Baby B: Lindsey, born 8:06am, 5lb 11.5oz, 19.25"
I became very disenchanted with the idea of doing a vaginal delivery when I was told that Baby B was quite a bit bigger than Baby A. She was also breech (Baby A was vertex). We scheduled the c/s based on this information. I was told that I could back out if Baby B went vertex. I did not seriously entertain the possibility that she would do this. The morning of my c/s, we found that she was, indeed, vertex. The doctor kindly told me that we could cancel the whole thing and shoot for an induction, but the induction might not happen that day. For some reason, the idea of backing out at that point did not appeal to me. The thought of backing out AND being induced at a later date, when I had no signs of labor whatsoever at 37w6d, was especially not appealing to me. So I went ahead with the c/s.

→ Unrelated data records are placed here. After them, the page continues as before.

[src/rtl/seg7_pkg.sv]
// seg7_pkg: shared definitions for the 7-segment scan driver.
//   - Active-low segment patterns {g,f,e,d,c,b,a} for 0..9, dash and blank.
//   - One-hot digit position codes, also used by the digit-sequencing FSM.
//   - Scan state encoding and a helper that classifies a position code.
package seg7_pkg;

    localparam logic [6:0] SEG_0     = 7'h40;
    localparam logic [6:0] SEG_1     = 7'h79;
    localparam logic [6:0] SEG_2     = 7'h24;
    localparam logic [6:0] SEG_3     = 7'h30;
    localparam logic [6:0] SEG_4     = 7'h19;
    localparam logic [6:0] SEG_5     = 7'h12;
    localparam logic [6:0] SEG_6     = 7'h02;
    localparam logic [6:0] SEG_7     = 7'h78;
    localparam logic [6:0] SEG_8     = 7'h00;
    localparam logic [6:0] SEG_9     = 7'h10;
    localparam logic [6:0] SEG_DASH  = 7'h3F;
    localparam logic [6:0] SEG_BLANK = 7'h7F;

    localparam logic [3:0] POS_NONE  = 4'h0;
    localparam logic [3:0] POS_3     = 4'h8;
    localparam logic [3:0] POS_2     = 4'h4;
    localparam logic [3:0] POS_1     = 4'h2;
    localparam logic [3:0] POS_0     = 4'h1;

    typedef enum logic {
        S_BLANK = 1'b0,
        S_ON    = 1'b1
    } scan_state_t;

    // A position code is legal when it is "no write" or exactly one position.
    function automatic logic sel_is_illegal(input logic [3:0] sel);
        logic bad;
        case (sel)
            POS_NONE, POS_3, POS_2, POS_1, POS_0: bad = 1'b0;
            default:                              bad = 1'b1;
        endcase
        return bad;
    endfunction

endpackage

[src/rtl/bcd_to_seg7.sv]
// bcd_to_seg7: combinational BCD to active-low 7-segment decoder.
// Ports:
//   digit  in  4  digit value; 0..9 decode to numerals, A..F show a dash
//   blank  in  1  force all segments off
//   seg    out 7  active-low segments {g,f,e,d,c,b,a}
module bcd_to_seg7
    import seg7_pkg::*;
(
    input  logic [3:0] digit,
    input  logic       blank,
    output logic [6:0] seg
);

    // Pattern lookup; non-BCD codes fall through to the dash pattern.
    always_comb begin
        seg = SEG_BLANK;
        if (blank) begin
            seg = SEG_BLANK;
        end else begin
            case (digit)
                4'd0:    seg = SEG_0;
                4'd1:    seg = SEG_1;
                4'd2:    seg = SEG_2;
                4'd3:    seg = SEG_3;
                4'd4:    seg = SEG_4;
                4'd5:    seg = SEG_5;
                4'd6:    seg = SEG_6;
                4'd7:    seg = SEG_7;
                4'd8:    seg = SEG_8;
                4'd9:    seg = SEG_9;
                default: seg = SEG_DASH;
            endcase
        end
    end

endmodule

[src/rtl/seg7_scan_driver.sv]
// seg7_scan_driver: captures digits from the sequencing FSM into a shadow
// bank, commits complete frames atomically, and time-multiplexes them onto a
// 4-digit common-anode display with a blanking gap at the start of each slot.
// Ports:
//   clk        in  1  system clock
//   rst        in  1  synchronous active-high reset
//   digit_in   in  4  BCD digit from the FSM
//   digit_sel  in  4  one-hot position (8 = leftmost .. 1 = rightmost), 0 = idle
//   an_n       out 4  anode enables, active-low, bit3 = leftmost
//   seg_n      out 7  segments, active-low {g,f,e,d,c,b,a}
//   dp_n       out 1  decimal point, active-low, always off
//   sel_err    out 1  one-cycle pulse after an illegal digit_sel
module seg7_scan_driver
    import seg7_pkg::*;
#(
    parameter int REFRESH_DIV  = 50000,
    parameter int BLANK_CYCLES = 500,
    parameter bit LZB_EN       = 1'b1
) (
    input  logic       clk,
    input  logic       rst,
    input  logic [3:0] digit_in,
    input  logic [3:0] digit_sel,
    output logic [3:0] an_n,
    output logic [6:0] seg_n,
    output logic       dp_n,
    output logic       sel_err
);

    localparam int             CNT_W      = $clog2(REFRESH_DIV);
    localparam logic [CNT_W-1:0] CNT_LAST   = CNT_W'(REFRESH_DIV - 1);
    localparam logic [CNT_W-1:0] BLANK_LAST = CNT_W'(BLANK_CYCLES - 1);

    logic [3:0][3:0]  shadow_r;
    logic [3:0][3:0]  disp_r;
    logic [CNT_W-1:0] cnt_r;
    logic [1:0]       slot_r;
    scan_state_t      state_r;
    scan_state_t      state_s;
    logic             wrap_s;
    logic [3:0]       cur_digit_s;
    logic             blank_s;
    logic [6:0]       dec_seg_s;
    logic [3:0]       an_n_r;
    logic [6:0]       seg_n_r;
    logic             sel_err_r;

    assign wrap_s  = (cnt_r == CNT_LAST);
    assign an_n    = an_n_r;
    assign seg_n   = seg_n_r;
    assign sel_err = sel_err_r;
    assign dp_n    = 1'b1;

    // Shadow capture; a position-0 write publishes the whole frame at once,
    // taking digit 0 straight from the input since shadow[0] updates on the same edge.
    always_ff @(posedge clk) begin
        if (rst) begin
            shadow_r  <= '0;
            disp_r    <= '0;
            sel_err_r <= 1'b0;
        end else begin
            sel_err_r <= sel_is_illegal(digit_sel);
            case (digit_sel)
                POS_3: shadow_r[3] <= digit_in;
                POS_2: shadow_r[2] <= digit_in;
                POS_1: shadow_r[1] <= digit_in;
                POS_0: begin
                    shadow_r[0] <= digit_in;
                    disp_r      <= {shadow_r[3], shadow_r[2], shadow_r[1], digit_in};
                end
                default: ;
            endcase
        end
    end

    // Phase counter and slot index; slots run leftmost to rightmost.
    always_ff @(posedge clk) begin
        if (rst) begin
            cnt_r  <= '0;
            slot_r <= 2'd3;
        end else if (wrap_s) begin
            cnt_r  <= '0;
            slot_r <= slot_r - 2'd1;
        end else begin
            cnt_r  <= cnt_r + {{(CNT_W-1){1'b0}}, 1'b1};
            slot_r <= slot_r;
        end
    end

    // Scan state register.
    always_ff @(posedge clk) begin
        if (rst) begin
            state_r <= S_BLANK;
        end else begin
            state_r <= state_s;
        end
    end

    // Next scan state: ON once the counter reaches BLANK_CYCLES, BLANK again at the wrap.
    always_comb begin
        state_s = state_r;
        case (state_r)
            S_BLANK: begin
                if (cnt_r == BLANK_LAST) begin
                    state_s = S_ON;
                end else begin
                    state_s = S_BLANK;
                end
            end
            S_ON: begin
                if (wrap_s) begin
                    state_s = S_BLANK;
                end else begin
                    state_s = S_ON;
                end
            end
            default: state_s = S_BLANK;
        endcase
    end

    // Current slot digit and leading-zero blanking, judged on the committed frame.
    always_comb begin
        cur_digit_s = disp_r[slot_r];
        blank_s     = 1'b0;
        if (LZB_EN) begin
            case (slot_r)
                2'd3:    blank_s = (disp_r[3] == 4'd0);
                2'd2:    blank_s = (disp_r[3] == 4'd0) && (disp_r[2] == 4'd0);
                2'd1:    blank_s = (disp_r[3] == 4'd0) && (disp_r[2] == 4'd0)
                                   && (disp_r[1] == 4'd0);
                default: blank_s = 1'b0;
            endcase
        end else begin
            blank_s = 1'b0;
        end
    end

    bcd_to_seg7 u_dec (
        .digit (cur_digit_s),
        .blank (blank_s),
        .seg   (dec_seg_s)
    );

    // Registered display drive, one cycle behind the scan state.
    always_ff @(posedge clk) begin
        if (rst) begin
            an_n_r  <= 4'hF;
            seg_n_r <= SEG_BLANK;
        end else if (state_r == S_ON) begin
            an_n_r  <= ~(4'b0001 << slot_r);
            seg_n_r <= dec_seg_s;
        end else begin
            an_n_r  <= 4'hF;
            seg_n_r <= SEG_BLANK;
        end
    end

endmodule

[config.mk]
export PLATFORM = sky130hd
export DESIGN_NAME = seg7_scan_driver
export DESIGN_NICKNAME = d
export VERILOG_FILES = /design/src/rtl/seg7_pkg.sv /design/src/rtl/bcd_to_seg7.sv /design/src/rtl/seg7_scan_driver.sv
export SDC_FILE = /design/constraint.sdc
export NUM_CORES = 1
export LEC_CHECK = 0
export ABC_AREA = 1
export BUFFER_PORTS_ARGS = -buffer_cell sky130_fd_sc_hd__buf_2
export CAP_MARGIN = 10
export CORE_MARGIN = 1.5
export CORE_UTILIZATION = 45
export CTS_CLUSTER_SIZE = 30
export DETAILED_ROUTE_END_ITERATION = 16
export PLACE_DENSITY_LB_ADDON = 0.12
export SLEW_MARGIN = 20
export SYNTH_ARGS = -nofsm -noshare
export SYNTH_HDL_FRONTEND = slang
export SYNTH_SLANG_ARGS = --single-unit
[constraint.sdc]
create_clock -name clk -period 4.4 [get_ports clk]
set_input_delay 0.44 -clock clk [delete_from_list [all_inputs] [get_ports clk]]
set_output_delay 0.44 -clock clk [all_outputs]
set_load 0.02 [all_outputs]
After elaboration in Yosys (flattened, before gate mapping)
Memories as Yosys holds them, arrays and structs flattened. A register that Yosys moved wholly into a read port is not among the register bits. Index checks and enable logic that the tools add are counted.

Word-level logic and storage cells: 45. ROM bits: 112. Register bits after elaboration: 52. Memories: 1. Output and inout port bits: 13. Bits of input ports: 10.

Bitwise operators: 2. Add/subtract/negate cells: 2. Order comparisons: 1. Equality and inequality tests: 9. Shift operators: 1. Mux-type cells: 7. Reductions and logical operators: 10.

Memory list: (name not given) (words 16, bits a word 7, read ports 1, clocked after memory_dff 1, wr ports 0, line bcd_to_seg7.sv:20) `case (digit)`.

Operators with widths (number): adder 16 x 1 -> 16 bit (second input constant) (1); equality test 16 bit (second input constant) (1); equality test 16 x 9 -> 1 bit (second input constant) (1); zero test 4 bit (4); binary-select mux 4 bit (select 2 bit) (1); OR reduction 5 bit (1); equality test 2 bit (second input constant) (2); equality test 4 x 1 -> 1 bit (second input constant) (1); equality test 4 x 2 -> 1 bit (second input constant) (1); equality test 4 x 3 -> 1 bit (second input constant) (1); equality test 4 bit (second input constant) (1); 2-to-1 mux 4 bit (1); NOT 4 bit (1); OR reduction 2 bit (2); left shift 1 x 2 -> 4 bit (first input constant) (1); < comparator 2 x 3 -> 1 bit (second input constant) (1); 2-to-1 mux 1 bit (3); one-hot mux 1 bit (3 select lines) (1); OR reduction 3 bit (1); equality test 2 x 1 -> 1 bit (second input constant) (1); logical AND 1 bit (2); one-hot mux 1 bit (2 select lines) (1); subtractor 2 x 1 -> 2 bit (second input constant) (1); NOT 1 bit (1).

Depth between registers and ports, before layout
Gate-level depths: netlist of run 1.

Depth after elaboration: 5. Gate-level depth with buffers: 13. Gate-level depth less buffers: 12.

Hierarchy
From an unflattened synthesis of run 1, not the netlist that was laid out.

Cell total of the unflattened synthesis: 381. Area, all modules: 2746.4 µm².

By module, submodules not included: seg7_scan_driver (area an instance 2549.9 µm², instances 1, cells an instance 344, seq. area each 1181.1 µm²); bcd_to_seg7 (area an instance 196.4 µm², instances 1, cells an instance 37, seq. area each 0.0 µm²).

Worst setup path after synthesis of run 1
OpenSTA, ideal clock, no wires.

Path kind: flip-flop to flip-flop. Start point: register slot_r[0]. End point: register seg_n_r[3] (netlist: seg_n[3]). Stages on the path, launching flop included: 13. Buffers on the path: 1. Data required time: 4.271 ns. Data arrival time: 1.396 ns. Slack: 2.875 ns. Cell sequence: dfxtp_1 -> buf_6 -> inv_4 -> nand2_1 -> nand3_1 -> nand2_1 -> inv_1 -> ha_1 -> nand3_1 -> nand3_1 -> nand2_1 -> inv_1 -> nand2_1.

Cells in the longest elaborated chain, start to end: 3. Elaborated cells on any way between the ends: 7. Classes of those cells: eq/ne: 3; mux: 3; reduce/logical: 1.

Ends and longest elaborated chain: from (decl) (line seg7_scan_driver.sv:37) `logic [1:0] slot_r;`; from (signal assigned) (line seg7_scan_driver.sv:83) `slot_r <= slot_r - 2'd1;`; from (signal assigned) (line seg7_scan_driver.sv:86) `slot_r <= slot_r;`; equality test 2 x 1 -> 1 bit or equality test 2 bit (tied branches) (line seg7_scan_driver.sv:126) `case (slot_r)`; one-hot mux 1 bit (3 select lines) (line seg7_scan_driver.sv:126); OR reduction 3 bit (no source line); to (decl) (line seg7_scan_driver.sv:45) `logic [6:0] seg_n_r;`.

Several ways; a longest one is shown, not always the timed one. The select of a mux whose other input is x is not followed. A chain may end at the register's enable or synchronous reset.

Worst setup path after layout of run 1
Start point: register slot_r[0]. End point: register seg_n_r[5] (netlist: seg_n[5]).

The elaborated chain is that of the path after synthesis.

==> results of run 1 <==
[worst max-delay path, stage by stage (launching register included)]
cell,delay (ps)
dfxtp_1,610
inv_4,140
nand2_1,90
nand3_1,70
nand2_1,180
inv_1,110
ha_1,200
inv_1,50
nand3_1,90
nand3_1,110
nand2_1,50
inv_1,40
nand2_1,40
[path summary, 6_finish.rpt]
kind	startpoint	to	slack [ps]
setup / recovery	slot_r[0]	seg_n[5]	2510
hold / removal	rst	sel_err	350
setup reg to reg	slot_r[0]	seg_n[5]	2510
hold reg to reg	cnt_r[0]	cnt_r[0]	460
[metrics by stage]
stage,total power (W),hold WS (ps),setup slack [ps],instance area (um2),utilization [%]
after global placement,0.000627,441,2510,2900,49.0
after detailed placement,0.000628,444,2440,2900,49.0
after global routing,0.00126,346,2310,3140,53.1
final,0.00121,348,2510,3140,53.1
after floorplan,0.000612,427,2870,2760,-
after CTS,0.00122,337,2490,3140,53.1
[layout by cell type, fill, tap and decap left out, drive strengths merged, types with 10 or more instances in the layout]
master,instances
nor2,67
nand2,74
nand3,36
dfxtp,59
nor3,10
ha,11
inv,43
o21ai,30
buf,21
a21oi,16
[where the power goes]
group | switching, W | leakage [nW] | internal (W)
Combinational | 0.0000414 | 0.707 | 0.0000218
Clock | 0.000222 | 0.119 | 0.000375
Sequential | 0.00000695 | 0.479 | 0.000546
[metal layers]
metal,share of wire [%],vias up
met4,1.2,0
met3,3.5,6
li1,-,1252
met1,55,1009
met5,0,-
met2,40,45
[area by class of cell]
type	instances	area share, %
Multi-Input combinational cell	264	43.1
Clock inverter	7	3.70
Clock buffer	9	3.94
Sequential cell	59	37.6
Inverter	44	5.33
Timing Repair Buffer	21	3.34
Tap cell	75	2.99
[flip-flops by register name, summed over array words and instances (netlist names)]
register / count
cnt_r: 16
disp_r: 16
shadow_r: 12
seg_n: 7
an_n: 4
slot_r: 2
sel_err: 1
state_r: 1
[kinds of logic (layout without fill, tap and decap cells)]
group	count (synthesis)	in the layout	synth area share, %
AOI/OAI and AO/OA	47	47	8.88
buffers and inverters	52	81	8.20
adders and majority gates	11	11	4.98
and+or+nand+nor	200	200	33.5
xor gates and xnor gates	5	5	1.59
other	1	1	0.136
DFF	59	59	42.8
==> summary.md, run 1 <==
| Metric | Value |
|---|---|
| Cts hold-fix bufs | 0 |
| FMAX | 0.530 GHz |
| Multi-input combinational cell area | 1360 um2 |
| Clock latency on the worst-skew pair | 320 ps |
| RSZ-0062 raised after global routing | no |
| Initial antenna violation count | 0 |
| Period utilization | 42.8% |
| Share of flip-flops with an asynchronous set or reset | 0% |
| Port buffer count | 21 |
| Die height | a little over 80 um |
| TritonCTS clock tree | yes |
| Worst endpoint required time | 4600 ps |
| Number of synthesized register bits | 59 |
| Leakage | about 1.3 nW |
| Hold path depth | 2 |
| Initial drt markers | 121 |
| CTS clk-pin slew, worst paths | about 70 ps |
| GR Layer Usage met2 | roughly a quarter |
| Row cnt | 28 |
| EDFF count, synth | 0 |
| Arrival @ worst endpoint | 2090 ps |
| TritonCTS Buffers | 9 |
| Non-Filler Instances | 479 |
| Synth area leaders | dfxtp_1 (43%), nand2_1 (9.4%), nor2_1 (8.2%), nand3_1 (6.0%), inv_1 (5.4%) |
| Met3 Use GR | 3.93% |
| Core area | 5920 um2 |
| Storage cell area | 1180 um2 |
| Vias in the first global route | around 2,000 |
| Synth Cell Area | 2760 um2 |
| Wirelength per Cell | ~11 um |
| Final Max Slew Viols | 0 |
| CP startpoint kind | register |
| Tot GR Track Use | 18.3% |
| Area grow syn2layout | 13.8% |
| # resized after CTS | 0 |
| Detailed Place HPWL | 3.93 mm |
| Layout filler cell count | 585 |
| Max Clock Skew | 8.33 ps |
| Final Setup Violations | 0 |
| Status | completed |
| Power Density | 386 nW/um2 |
| Pre-antenna DRT Iters | 4 |
| Final hold vios | 0 |
| Clock period minus worst slack | 1890 ps |
| Global-route wire length before repair | between 9 and 10 mm |
| Layout cells sized above 1 | 14.9% |
| Busiest grt layer | met1 |
| Mapped Cells | 375 |
| Routed Antenna Nets | 0 |
| Number of diodes | 0 |
| Post-route DRC violation count | 0 |
| Pin count of the biggest net entering global routing | 32 |
| Kind of critical path | register to register |
| Setup crit end kind | register |
| Top-count cell post-synth | nand2_1 |
| Worst min-delay path category | primary input to register |
| Yosys top cell by area | dfxtp_1 |
| Slew margin rel. | 48.9% |
| Share of the synthesized area in the top cell type | 42.8% |
| Met1 track demand over resource | 26.4% |
| Vias per inst | 4.83 |
| FF-to-FF path depth | 12 |
| Measured slew at the worst slew-check pin | ~770 ps |
| Initial Util | between 40% and 50% |
| Library cells used by synthesis | 32 |
| Nets | 420 |
| Placed cell count | 463 |
| H-tree depth | 3 |
| TritonCTS Sinks | 59 |
| Die area | approximately 6600 um2 |
| Congestion Overflow GR | 0 |
| Detailed-route via count | 2,312 |
| Die width | between 80 and 90 um |
| Top_reg_cell synth | dfxtp_1 |
| Gpl congestion | 0.810 |
| Postcts setup bufs | 0 |
| Setup TNS | 0 ps |
| CP Max Fanout | 12 |
| Synthesis warning total | 0 |
| Root buffer cell | clkbuf_8 |
| I/O Pins | 23 |
| Maximum vdd drop | 0.198 mV |
| Syn_nets | 396 |
| Syn_area_per_cell | 7.37 um2 |
| Max cap viols | 0 |
| Routed WL | 5.39 mm |
| Register area share after synthesis | 42.8% |
| Top post-synthesis cells by count | nand2_1 (69), nor2_1 (60), dfxtp_1 (59), inv_1 (40), nand3_1 (33) |
| Clk buf depth | 2 |
Note: power is estimated with default switching activity, not from simulation.
==> run 2, diff against run 1 <==
Clock period 4.4 ns to 1.6 ns, I/O delays scaled along.
==> run 2 against run 1 <==
Effect of this change:
- first-iteration DRC count rose by 36%
- non-clock buffer count rose by 13
- largest power group is now sequential cells
- cell count rose by 2.7%
- core utilization rose by 1.4 points
- global-route usage rose by 0.42 points
- critical path type unchanged
- sequential power rose to 2.7 times the previous value
- design area rose by 2.7%
==> summary.md, run 2 (synthesis gave the netlist of run 1 again) <==
| Metric | Value |
|---|---|
| Cts hold-fix bufs | 0 (unchanged) |
| Layout cells sized above 1 | 19.2% (+4.3 points) |
| Maximum vdd drop | 0.708 mV (+260%) |
| Core area | 5920 um2 (unchanged) |
| Max Clock Skew | 6.61 ps (-1.72 ps) |
| Most used cell, CP | nand3_1 |
| FF-to-FF setup slack | 100 ps (-2420 ps) |
| Vias per inst | 4.79 (-0.66%) |
| Detailed-route via count | 2,359 (+2.0%) |
| Area grow syn2layout | 16.8% |
| Worst reg2reg endpoint | seg_n[0] |
| Worst min-delay path category | primary input to register |
| Tot GR Track Use | 18.7% (+0.42 points) |
| Final Hold Slack | 80.7 ps (-267 ps) |
| Max cap viols | 0 (unchanged) |
| Congestion Overflow GR | 0 (unchanged) |
| Period utilization | 94.0% (+51 points) |
| Slowest-stage cell, CP | dfxtp_2 |
| Initial drt markers | 165 (+36%) |
| Initial Util | 46.7% (unchanged) |
| Root buffer cell | clkbuf_8 |
| Layout filler cell count | 570 (-2.6%) |
| Clock latency on the worst-skew pair | 330 ps (about the same) |
| Biggest regs | cnt_r (16), disp_r (16), shadow_r (12) |
| FMAX | 0.665 GHz (+25%) |
| CTS clk-pin slew, worst paths | 70 ps (about the same) |
| Commonest non-fill, non-tap cell in the layout | nand2_1 |
| Final core occ | 54.5% (+1.4 points) |
| FF-to-FF path depth | 11 (-1) |
| Nets | 433 (+3.1%) |
| Gpl congestion | 0.910 (+12%) |
| CP Buf/Inv Count | 4 (unchanged) |
| CP Max Fanout | 7 (-5) |
| CP startpoint kind | register |
| Critical-path cell list | inv_2 > nand3_1 > nand2_2 > buf_4 > ha_1 > inv_1 > nand3_1 > nand3_1 > nand2_1 > inv_1 > nand2_1 |
| Post-route DRC violation count | 0 (unchanged) |
| Global-route wire length before repair | 9.50 mm (+2.8%) |
| Hold path depth | 2 (unchanged) |
| Number of diodes | 0 (unchanged) |
| Routed Antenna Nets | 0 (unchanged) |
| Final hold vios | 0 (unchanged) |
| Setup crit end kind | register |
| Clock period minus worst slack | 1500 ps (-381 ps) |
| Wirelength per Cell | 11.4 um (+1.5%) |
| Die width | 81.4 um (unchanged) |
| Die area | 6620 um2 (unchanged) |
| TritonCTS Sinks | 59 (unchanged) |
| Routed WL | 5.62 mm (+4.2%) |
| H-tree depth | 3 (unchanged) |
| Pre-antenna DRT Iters | 4 (unchanged) |
| Worst path max stage delay | 400 ps (-210 ps) |
| Port buffer count | 21 (unchanged) |
| Delay-heaviest family, CP | simple AND/OR/NAND/NOR gates |
| Worst endpoint required time | 1820 ps (-2780 ps) |
| Leading cell types in the layout, fill and taps excluded | nand2_1 (68), nor2_1 (60), dfxtp_1 (57) |
| Worst Hold End | sel_err |
| Leakage | 1.34 nW (+3.0%) |
| Worst Min Path Start | rst |
| Die height | 81.4 um (unchanged) |
| I/O Pins | 23 (unchanged) |
| TritonCTS clock tree | yes |
| Detailed Place HPWL | 4.04 mm (+2.7%) |
| Pin count of the biggest net entering global routing | 29 (-9.4%) |
| TritonCTS Buffers | 9 (unchanged) |
| Reg2reg start | slot_r[1] |
| Vias in the first global route | 2,141 (+7.3%) |
| Final Setup Violations | 0 (unchanged) |
| Clk buf depth | 2 (unchanged) |
| Initial antenna violation count | 0 (unchanged) |
| Kind of critical path | register to register |
| Final Max Slew Viols | 0 (unchanged) |
| Status | completed |
| Row cnt | 28 (unchanged) |
| Power Density | 952 nW/um2 (+150%) |
| Arrival @ worst endpoint | 1720 ps (-370 ps) |
run 2: changes by cell type in the layout (fill, tap and decap cells not counted), sizes merged:
cell      before  now
buf           21   34
clkinvlp       1    3
bufinv         3    1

I've decided that having a c/s sucks. I got this horrible spinal, then a sheet was placed in front of me, my arms were pinned down, and I waited. Soon I heard a baby crying. I thought, that's my baby, ok? Feel something! But it does not come. The first thing I said was, "Is it a girl?" [sidebar: That is what we believed, but my mom had me all paranoid that she might be a boy. Long story, won't bore you with it.] They brought her to me and stuck her in my face, supposedly so I could kiss her, but I was not feeling it. My husband was jubilant, practically skipping on air and videotaping everything he could. The people in the OR said she was beautiful. I thought, "whatever, you say that to every baby." Baby B came seconds later, and again, I only wanted to make sure she was a girl. Mostly I felt ridiculous and powerless. This was supposed to be a joyous moment, but I was not joyous at all.
Pictures were taken, video was shot, and soon I was wheeled into recovery. I felt utterly bland. I wanted my babies already (at least I had that much presence of mind), but I also wanted antihistamine, and lots of it. My face was itching like a mean motherfucker. They gave me a dose, and I asked for another. When I asked for a third, they switched me to benadryl. Benadryl lasted me about 3 hours and I was allowed to have it once every 4. The first 24 hours after birth, all I could think about was benadryl. I could not stop touching and rubbing and scratching my face. It was madness. I also wanted to cry very badly. I also shook.
Recovery in the hospital was fairly grueling. We were interrupted approximately every hour by either a doctor, a nurse, nurse's assistant, or someone who wanted my menu for the next meal. When our sleep was not being interrupted by any of these people, we were tending to our newborns. Looking back, I really think we should have used the hospital nursery so we could have gotten some sleep. More than anything, that was the necessary ingredient to making it through that first week.
Now, our lives are falling into a rhythm with our twins. Every so often, the rhythm interrupts just to remind us how challenging this is going to be, but overall, we are overjoyed by these girls. They are beyond precious, beautiful and special.